[Input material — start]
===== src/rtl/fsmc_pkg.sv =====
// Package for the flash save-memory controller: item codes, opcodes, status patterns.
// Used by every module under rtl/.
package fsmc_pkg;
    localparam logic [1:0] FUNC_CMD  = 2'd0;
    localparam logic [1:0] FUNC_STAT = 2'd1;
    localparam logic [1:0] FUNC_BUF  = 2'd2;
    localparam logic [1:0] FUNC_READ = 2'd3;

    localparam logic [7:0] OP_ERASE_SETUP = 8'h4B;
    localparam logic [7:0] OP_ERASE_BLOCK = 8'h78;
    localparam logic [7:0] OP_WRITE_INIT  = 8'hB4;
    localparam logic [7:0] OP_SET_PAGE    = 8'hA5;
    localparam logic [7:0] OP_EXECUTE     = 8'hD2;
    localparam logic [7:0] OP_STATUS_MODE = 8'hE1;
    localparam logic [7:0] OP_READ_MODE   = 8'hF0;

    localparam logic [1:0] MODE_NOOP   = 2'd0;
    localparam logic [1:0] MODE_ERASE  = 2'd1;
    localparam logic [1:0] MODE_WRITE  = 2'd2;
    localparam logic [1:0] MODE_STATUS = 2'd3;

    localparam logic [31:0] ST_ERASE  = 32'h11118008;
    localparam logic [31:0] ST_WRITE  = 32'h11118004;
    localparam logic [31:0] ST_STATUS = 32'h11118001;
    localparam logic [31:0] ST_ID     = 32'h00C20000;
    localparam logic [31:0] ST_READ1  = 32'hF0000000;

    localparam logic [31:0] BUF_ADDR_A = 32'hA8000000;
    localparam logic [31:0] BUF_ADDR_B = 32'h88000000;
    localparam logic [15:0] PAGE_LEN   = 16'd128;

    // Input item as carried on the stream
    typedef struct packed {
        logic [7:0]  byte_value;
        logic [6:0]  byte_pos;
        logic [15:0] transfer_length;
        logic [31:0] flash_address;
        logic        status_select;
        logic [31:0] command_word;
        logic [1:0]  func;
    } item_t;
endpackage


===== src/rtl/fsmc_front.sv =====
// Front end: accepts beats and holds them in a short queue for the back end.
// Depends on fsmc_pkg.
module fsmc_front (
    input  logic             aclk,
    input  logic             aresetn,
    input  logic             s_valid,
    output logic             s_ready,
    input  fsmc_pkg::item_t  s_item,
    output logic             q_valid,
    input  logic             q_ready,
    output fsmc_pkg::item_t  q_item
);
    import fsmc_pkg::*;

    item_t      mem_reg [2];
    logic       wp_reg, rp_reg;
    logic [1:0] cnt_reg;
    logic       push, pop;

    assign s_ready = (cnt_reg != 2'd2);
    assign push    = s_valid && s_ready;
    assign q_valid = (cnt_reg != 2'd0);
    assign pop     = q_valid && q_ready;
    assign q_item  = mem_reg[rp_reg];

    // two-entry queue
    always_ff @(posedge aclk) begin
        if (push) begin
            mem_reg[wp_reg] <= s_item;
        end
        if (!aresetn) begin
            wp_reg  <= 1'b0;
            rp_reg  <= 1'b0;
            cnt_reg <= 2'd0;
        end else begin
            if (push) wp_reg <= ~wp_reg;
            if (pop)  rp_reg <= ~rp_reg;
            cnt_reg <= cnt_reg + {1'b0, push} - {1'b0, pop};
        end
    end

    a_cnt: assert property (@(posedge aclk) disable iff (!aresetn) cnt_reg != 2'd3)
        else $error("queue count overflow");
    a_full: assert property (@(posedge aclk) disable iff (!aresetn)
        (cnt_reg == 2'd2) |-> !s_ready) else $error("ready while full");
    a_empty: assert property (@(posedge aclk) disable iff (!aresetn)
        (cnt_reg == 2'd0) |-> !q_valid) else $error("valid while empty");
endmodule


===== config.mk =====
export PLATFORM = sky130hd
export DESIGN_NAME = fsmc_front
export DESIGN_NICKNAME = d
export VERILOG_FILES = /design/src/rtl/fsmc_pkg.sv /design/src/rtl/fsmc_front.sv
export SDC_FILE = /design/constraint.sdc
export NUM_CORES = 1
export LEC_CHECK = 0
export BUFFER_PORTS_ARGS = -buffer_cell sky130_fd_sc_hd__buf_2
export CORE_UTILIZATION = 32
export CTS_BUF_LIST = sky130_fd_sc_hd__clkbuf_4 sky130_fd_sc_hd__clkbuf_8
export DETAILED_ROUTE_END_ITERATION = 8
export GPL_ROUTABILITY_DRIVEN = 0
export MAX_ROUTING_LAYER = met4
export PLACE_DENSITY_LB_ADDON = 0.25
export SETUP_SLACK_MARGIN = 0.3
export SYNTH_ARGS = -nofsm -noshare
export SYNTH_HDL_FRONTEND = slang
export SYNTH_SLANG_ARGS = --single-unit

===== constraint.sdc =====
create_clock -name aclk -period 9.5 [get_ports aclk]
set_input_delay 0.95 -clock aclk [delete_from_list [all_inputs] [get_ports aclk]]
set_output_delay 0.95 -clock aclk [all_outputs]
set_load 0.005 [all_outputs]

==> results of run 1 <==
kinds of logic after synthesis:
| logic type | after synthesis |
|---|---|
| multiplexers | 99 |
| AO/OA/AOI/OAI | 1 |
| buffers and inverters | 12 |
| flip-flops | 201 |
| adder cells (fa/ha/maj) | 2 |
| AND/OR/NAND/NOR | 11 |
| XOR/XNOR | 3 |
final cells by class:
class / instances / area share
sequential: 201 / 0.641
multi-input combinational: 116 / 0.141
timing repair buffer: 205 / 0.111
clock buffer: 48 / 0.0634
tap: 285 / 0.0382
clock inverter: 10 / 0.00402
inverter: 1 / 0.000402
antenna: 1 / 0.000268
power breakdown:
| group | switching [uW] | internal, uW | total (uW) |
|---|---|---|---|
| registers | 52.5 | 1120 | 1170 |
| logic | 227 | 264 | 491 |
| clock network | 316 | 397 | 714 |
| total | 596 | 1780 | 2370 |
per-stage QoR:
stage,instances,utilization,cell area [um2],setup slack (ns)
floorplan,329,-,7380,3.82
global placement,808,0.385,8710,6.42
detailed placement,808,0.385,8710,6.38
CTS,866,0.412,9340,5.80
global route,867,0.412,9340,5.74
finish,867,0.412,9340,5.92
final timing paths:
kind	slack [ns]	to
max	5.92	q_item[6]
min	0.52	wp_reg
max reg2reg	7.13	mem_reg[1][63]
min reg2reg	0.52	wp_reg
synthesized netlist by cell type:
cell,count,area (um2)
and2_1,2,12.5
and3_1,1,6.26
buf_2,7,35.0
buf_6,4,45.0
dfxtp_1,5,100
edfxtp_1,196,5890
ha_1,2,25.0
inv_1,1,3.75
mux2_2,78,878
mux2_4,20,300
mux2i_1,1,10.0
nand2_1,2,7.51
nand2b_1,2,12.5
nor2_1,1,3.75
nor2b_1,2,12.5
o21a_1,1,7.51
or2_2,1,6.26
xnor2_1,3,26.3
worst max-delay path, stage by stage, from the launching register on:
cell	delay, ns
dfxtp_4	0.75
buf_4	0.73
mux2_2	0.42
buf_2	0.13
layer usage:
layer / up-vias / GRT usage / routed length, um
li1: 1770 / - / -
met1: 1830 / 0.130 / 5540
met2: 146 / 0.208 / 7010
met3: 35 / 0.0443 / 1160
met4: 0 / 0.0552 / 380
met5: - / - / 0
placed cells by master (no fill, tap or decap), types with 2 or more instances in the layout:
cell and count:
edfxtp_1 196, nor2b_1 2, ha_1 2, clkbuf_8 37
buf_4 4, clkinv_1 10, xnor2_1 3, nand2b_1 2
mux2_2 78, clkbuf_4 11, and2_1 2, nand2_1 2
mux2_4 20, dfxtp_1 4, buf_2 201
==> results.json, run 1 <==
{
  "largest_reg_flops": 196,
  "synthCells": 329,
  "area_growth_pct": 26.6,
  "worstPathMaxFanout": 53,
  "ff2ff_path_depth": 3,
  "synthXorXnorAreaFrac": 0.00356,
  "core-area_um2": 22600,
  "final-max-slew-violation-count": 0,
  "antenna_found_initial": 1,
  "vdd_drop_max_v": 0.000128,
  "ff_latch_area_um2": 5990,
  "grt_usage": 0.124,
  "cts_tree": "built",
  "fillers": 2078,
  "htreeDepth": 2,
  "die_w_um": 154,
  "seq_area_frac_synth": 0.811,
  "endpoint_kind": "output pin",
  "drive_gt1_frac": 0.611,
  "skew_ns": 0.0158,
  "hold_buffers": 0,
  "finalCritPeriodShare": 0.377,
  "power.total_uw": 2370,
  "dpl.hpwl_mm": 8.82,
  "holdWs_ns": 0.523,
  "power_leakage_uw": 0.00351,
  "min_period_ns": 3.58,
  "tightest_slew_ns": 0.840,
  "clk_latency_ns": 0.50,
  "synth-simple-area-share": 0.00831,
  "yosysUniqueCellTypes": 18,
  "vias_per_cell": 4.36,
  "die_h_um": 154,
  "hp-class": "reg -> reg",
  "routed_wire_length_per_instance_um": 16.2,
  "power_per_cell_area_nw_per_um2": 254,
  "fin_nets": 663,
  "ys_ff_latch": 201,
  "synth_compound_area_frac": 0.00102,
  "cap_violations": 0,
  "dr.pass1.iters": 4,
  "crit_type": "reg -> out",
  "clk_pin_slew_ns": 0.06,
  "synth_top_family_by_area": "multiplexers",
  "die_area_um2": 23700,
  "post-cts-setup-buffer-count": 0,
  "grt-ovfl-total": 0,
  "rsz0062_at_grt": "false",
  "ios": 202,
  "grt_pass1_wl_mm": 21.8,
  "cp.required_ns": 8.55,
  "portBuffers": 201,
  "grt_pass1_vias": 4198,
  "syn-cell-area_um2": 7380,
  "cts_resized": 0,
  "synthMuxAreaShare": 0.161,
  "fmax_mhz": 279,
  "crit_arrival_ns": 2.63,
  "rr_startpoint": "cnt_reg[0]",
  "status": "finished clean",
  "synthAdderAreaFrac": 0.00339,
  "setup_viol": 0,
  "clock-root-buffer": "clkbuf_8",
  "drc": 0,
  "crit_path_start_kind": "flip-flop",
  "min_path_cells": 2,
  "min-delay-start": "wp_reg",
  "slew_headroom": 0.440,
  "wl_mm": 14.1,
  "drt_iter0_markers": 160,
  "cts_made_buffers": 34,
  "syn-num-nets": 433,
  "start_util": 0.326,
  "grt_max_degree": 58,
  "multi_input_area_um2": 1320,
  "avgSynthCellArea_um2": 22.4,
  "hold_viol": 0,
  "tns_ns": 0,
  "cts_buffer_depth": 3,
  "via_count": 3781,
  "cts.sinks": 201,
  "ys_warn_count": 0,
  "antenna_left": 0,
  "std_cell_rows": 55
}
Note: power is estimated with default switching activity, not from simulation.
==> run 2, diff against run 1 <==
==> constraint.sdc (replaced) <==
create_clock -name aclk -period 3.7 [get_ports aclk]
set_input_delay 0.37 -clock aclk [delete_from_list [all_inputs] [get_ports aclk]]
set_output_delay 0.37 -clock aclk [all_outputs]
set_load 0.005 [all_outputs]
==> run 2 against run 1 <==
Effect of this change: worst setup slack got worse by 4.8 ns; critical path type unchanged; sequential share of layout area fell by 0.50 points; clock-buffer cell count did not move; clock skew fell by 0.0036 ns; final cell count rose by 0.69%; power rose to 2.6 times the previous value; critical path depth did not move; flip-flop and latch count did not move; routed wire length fell by 1.3%; sequential power rose to 2.6 times the previous value; hold slack got worse by 0.46 ns; highest routed layer unchanged.
==> results.json, run 2 (synthesis gave the netlist of run 1 again) <==
{
  "intPower_uw": 4610,
  "routed_wire_length_per_instance_um": 15.9,
  "p_sw_uw": 1560,
  "rrSetupSlack_ns": 1.67,
  "hold_path_end": "mem_reg[1][75]",
  "p_clk_frac": 0.306,
  "cp_slowest_cell": "dfxtp_4",
  "cts_made_buffers": 35,
  "status": "finished clean",
  "clock-root-buffer": "clkbuf_8",
  "std_cell_rows": 55,
  "slew_headroom": 0.416,
  "die_w_um": 154,
  "tns_ns": 0,
  "crit_path_start_kind": "flip-flop",
  "setup_viol": 0,
  "grt_usage": 0.122,
  "crit_chain": "buf_4, mux2_2, buf_2",
  "drc": 0,
  "ff2ff_path_depth": 3,
  "power.total_uw": 6170,
  "final_cell_mix": "201 x buf_2, 196 x edfxtp_1, 78 x mux2_2",
  "preCtsSetupSlack_ns": 1.57,
  "cts_tree": "built",
  "grt-ovfl-total": 0,
  "start_util": 0.326,
  "crit_arrival_ns": 2.21,
  "largest_reg_flops": 196,
  "grt_pass1_vias": 4202,
  "drt_iter0_markers": 153,
  "post-cts-setup-buffer-count": 0,
  "dpl.hpwl_mm": 8.70,
  "hold_viol": 0,
  "rsz0062_at_grt": "false",
  "drive_gt1_frac": 0.617,
  "fin_nets": 666,
  "die_h_um": 154,
  "rr_startpoint": "cnt_reg[0]",
  "ios": 202,
  "cts_resized": 0,
  "min_path_cells": 1,
  "htreeDepth": 2,
  "switching_share": 0.252,
  "min-delay-start": "s_item[75]",
  "clk_pin_slew_ns": 0.06,
  "die_area_um2": 23700,
  "endpoint_kind": "output pin",
  "skew_ns": 0.0122,
  "finalCritPeriodShare": 0.698,
  "cp.required_ns": 3.33,
  "reg2reg_to": "mem_reg[1][82]",
  "min_period_ns": 2.58,
  "worst-path-buf-inv": 2,
  "combPwrFrac": 0.206,
  "fin_ws_ns": 1.12,
  "power_frac_seq": 0.488,
  "power_leakage_uw": 0.00355,
  "critPathMaxStageDelay_ns": 0.82,
  "grt_pass1_wl_mm": 21.6,
  "cts_buffer_depth": 3,
  "wl_mm": 13.9,
  "portBuffers": 201,
  "fmax_mhz": 387,
  "power_per_cell_area_nw_per_um2": 655,
  "via_count": 3843,
  "antenna_found_initial": 1,
  "antenna_left": 0,
  "grt_max_degree": 63,
  "hp-class": "in -> reg",
  "tightest_slew_ns": 0.876,
  "core-area_um2": 22600,
  "cap_violations": 0,
  "layout_commonest_cell": "buf_2",
  "hold_buffers": 0,
  "clk_latency_ns": 0.49,
  "dr.pass1.iters": 4,
  "vdd_drop_max_v": 0.000341,
  "area_growth_pct": 27.6,
  "crit_family": "flip-flops",
  "vias_per_cell": 4.40,
  "cts.sinks": 201,
  "crit_type": "reg -> out",
  "worstPathMaxFanout": 51,
  "final-max-slew-violation-count": 0
}
[run 2: changes by cell type in the layout (fill, tap and decap cells not counted)]
cell      delta
clkbuf_8     +2
buf_12       +2
clkbuf_4     -2
clkinv_2     +5
clkinv_1     -1
[run 2: routing by layer]
| metal | GRT usage | up-vias | share of wire |
|---|---|---|---|
| li1 | - | 1778 | - |
| met1 | 0.140 | 1882 | 0.41 |
| met2 | 0.197 | 151 | 0.49 |
| met3 | 0.0403 | 32 | 0.075 |
| met4 | 0.0462 | 0 | 0.023 |
| met5 | - | - | 0 |
[run 2: how the worst max path moves through the flow]
stage / from / slack, ns / end / cells after the start
2_1_floorplan: cnt_reg[0] / 0.40 / mem_reg[1][0] / 2
3_3_place_gp: flip-flop / 1.60 / q_item[97] / 3
3_5_place_dp: flip-flop / 1.57 / q_item[4] / 3
4_1_cts: flip-flop / 1.01 / q_item[3] / 3
5_1_grt: flip-flop / 0.94 / q_item[3] / 3
6_report: flip-flop / 1.12 / q_item[0] / 3
[run 2: cell type report]
class                      count  area, um2
fill                        2073      13200
sequential                   201       5990
multi-input combinational    116       1320
timing repair buffer         207       1080
clock buffer                  48        604
tap                          285        357
clock inverter                14       58.8
inverter                       1       3.75
antenna                        1       2.50
[run 2: metrics by stage]
step	utilization	instances	hold WS (ns)	instance area (um2)
4_1_cts	0.416	872	0.0163	9410
2_1_floorplan	-	329	0.469	7390
3_5_place_dp	0.386	810	0.524	8750
3_3_place_gp	0.386	810	0.509	8750
6_report	0.416	873	0.0635	9410
5_1_grt	0.416	873	0.0207	9410
[run 2: worst reg2reg max path: stages, from the launching register on]
cell and delay [ns]:
dfxtp_1 0.38, nand2b_1 0.19, and3_4 0.69, buf_4 0.46
[run 2: power by group through the flow]
| stage | registers [uW] | clock network [uW] | logic [uW] |
|---|---|---|---|
| final | 3010 | 1890 | 1270 |
| after global routing | 3050 | 2060 | 1390 |
| after CTS | 3020 | 1970 | 1310 |
| after detailed placement | 3070 | 0 | 1300 |
| after global placement | 3050 | 0 | 1280 |
| after floorplan | 2970 | 0 | 834 |
==> run 3, diff against run 2 <==
==> constraint.sdc (replaced) <==
create_clock -name aclk -period 2.1 [get_ports aclk]
set_input_delay 0.21 -clock aclk [delete_from_list [all_inputs] [get_ports aclk]]
set_output_delay 0.21 -clock aclk [all_outputs]
set_load 0.005 [all_outputs]
==> run 3 against run 2 <==
Effect of this change: power increased by 96%; critical path depth increased by 2; hold slack got worse by 0.022 ns; design area increased by 17%; combinational power increased to 2.6 times the previous value; largest cell class unchanged; highest routed layer unchanged.
==> results.json, run 3 (synthesis gave the netlist of run 1 again) <==
{
  "status": "finished clean",
  "power_leakage_uw": 0.00423,
  "wl_met1_mm": 6.69,
  "crit_top_cell": "buf_12",
  "dr.pass1.iters": 4,
  "drive_gt1_frac": 0.552,
  "maxUsedRoutingLayer": "met4",
  "die_w_um": 154,
  "routed_wire_length_per_instance_um": 16.6,
  "dpl.hpwl_mm": 9.48,
  "hold_viol": 0,
  "start_util": 0.326,
  "area_growth_pct": 49.0,
  "vdd_drop_max_v": 0.000642,
  "min_path_cells": 3,
  "crit_chain": "buf_12, buf_12, buf_16, mux2_4, buf_6",
  "cp_slowest_cell": "dfxtp_4",
  "clock-root-buffer": "clkbuf_8",
  "std_cell_rows": 55,
  "wl_mm": 16.4,
  "via_count": 4278,
  "critPathMaxStageDelay_ns": 0.37,
  "skew_ns": 0.0191,
  "final_cell_mix": "196 x edfxtp_1, 184 x buf_2, 99 x dlygate4sd3_1",
  "worstPathMaxFanout": 5,
  "grt_usage": 0.140,
  "preCtsSetupSlack_ns": 0.509,
  "cts.sinks": 201,
  "drt_iter0_markers": 107,
  "cts_made_buffers": 37,
  "grt-ovfl-total": 0,
  "crit_family": "buffers and inverters",
  "crit_arrival_ns": 1.69,
  "fin_nets": 787,
  "die_area_um2": 23700,
  "wl_met2_mm": 8.35,
  "ios": 202,
  "min_period_ns": 1.90,
  "portBuffers": 201,
  "grt_pass1_vias": 4866,
  "wl_met3_mm": 1.08,
  "fmax_mhz": 525,
  "rsz0062_at_grt": "true",
  "finalCritPeriodShare": 0.906,
  "htreeDepth": 2,
  "path_depth": 5,
  "largest_reg_flops": 196,
  "fin_ws_ns": 0.197,
  "die_h_um": 154,
  "cts_buffer_depth": 3,
  "antenna_left": 0,
  "hp-class": "in -> reg",
  "antenna_found_initial": 1,
  "power_per_cell_area_nw_per_um2": 1100,
  "setup_viol": 0,
  "cts_tree": "built",
  "vias_per_cell": 4.31,
  "grt_max_degree": 52,
  "layout_commonest_cell": "edfxtp_1",
  "clk_latency_ns": 0.51,
  "cp.required_ns": 1.89,
  "tightest_slew_ns": 0.374,
  "drc": 0,
  "ff2ff_path_depth": 7,
  "crit_path_start_kind": "flip-flop",
  "crit_type": "reg -> out",
  "cap_violations": 0,
  "final-max-slew-violation-count": 0,
  "endpoint_kind": "output pin",
  "worst-path-buf-inv": 4,
  "clk_pin_slew_ns": 0.06,
  "grt_pass1_wl_mm": 24.8,
  "core-area_um2": 22600,
  "tns_ns": 0,
  "slew_headroom": 0.750
}
==> run 3: cell types whose count changed in the layout (fill, tap and decap cells not counted), moves of 2 or more <==
cell,delta
buf_2,-17
buf_8,+2
clkbuf_16,+4
buf_12,+6
clkbuf_4,+4
buf_16,+3
clkinv_1,-4
mux2_2,-8
dlygate4sd3_1,+99
mux2_4,+8
buf_6,+22
==> run 3: area by class of cell <==
type	count	area, um2
multi-input combinational	116	1370
antenna	1	2.50
inverter	1	3.75
fill	1914	11600
clock buffer	52	634
sequential	201	5990
tap	285	357
timing repair buffer	326	2560
clock inverter	11	76.3
==> run 3: what timing repair did <==
action                                  in CTS  in global routing
endpoints found under the setup margin      98                 98
resized for setup                           11                 28
hold buffers                                99                  0
endpoints found under the hold margin      201                  0
gates cloned                                 2                  5
buffers inserted                            10                  0
==> run 3: stage by stage <==
step                total power (uW)  cells  cell area, um2  hold slack (ns)  utilization
finish                         12100    993           11000           0.0419        0.486
detailed placement              7820    813            8840            0.401        0.390
global placement                7770    813            8840            0.397        0.390
CTS                            11900    987           10700          0.00706        0.474
global route                   12700    993           11000           0.0330        0.486
floorplan                       6720    329            7400            0.309            -
==> run 3: tightest hold or removal path, delay by kind of cell <==
| family | cells | cell delay [ns] |
|---|---|---|
| muxes | 1 | 0.07 |
| buffers and inverters | 1 | 0.12 |
| and+or+nand+nor | 1 | 0.09 |
==> run 3: power by group <==
part,internal (uW),switching [uW],leakage [uW]
registers,5040,145,0.00187
clock network,2060,1520,0.000378
logic,1930,1380,0.00198
total,9030,3040,0.00423
==> run 3: final timing paths <==
| path | startpoint | endpoint | slack, ns |
|---|---|---|---|
| setup / recovery | flip-flop | q_item[85] | 0.20 |
| hold / removal | s_valid | wp_reg | 0.04 |
| setup reg to reg | cnt_reg[1] | cnt_reg[1] | 0.51 |
| hold reg to reg | wp_reg | wp_reg | 0.54 |
==> run 3: per-layer routing <==
| metal | vias up | track usage |
|---|---|---|
| li1 | 2019 | - |
| met1 | 2069 | 0.152 |
| met2 | 158 | 0.241 |
| met3 | 32 | 0.0414 |
| met4 | 0 | 0.0510 |
| met5 | - | - |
[Input material — finish]
* The problem
Once the line containing "localparam logic [7:0] OP_READ_MODE" has been written out, please stop; every line before it, back to the first line of the records above, should be given exactly.

* Output for this task
===== src/rtl/fsmc_pkg.sv =====
// Package for the flash save-memory controller: item codes, opcodes, status patterns.
// Used by every module under rtl/.
package fsmc_pkg;
    localparam logic [1:0] FUNC_CMD  = 2'd0;
    localparam logic [1:0] FUNC_STAT = 2'd1;
    localparam logic [1:0] FUNC_BUF  = 2'd2;
    localparam logic [1:0] FUNC_READ = 2'd3;

    localparam logic [7:0] OP_ERASE_SETUP = 8'h4B;
    localparam logic [7:0] OP_ERASE_BLOCK = 8'h78;
    localparam logic [7:0] OP_WRITE_INIT  = 8'hB4;
    localparam logic [7:0] OP_SET_PAGE    = 8'hA5;
    localparam logic [7:0] OP_EXECUTE     = 8'hD2;
    localparam logic [7:0] OP_STATUS_MODE = 8'hE1;
    localparam logic [7:0] OP_READ_MODE   = 8'hF0;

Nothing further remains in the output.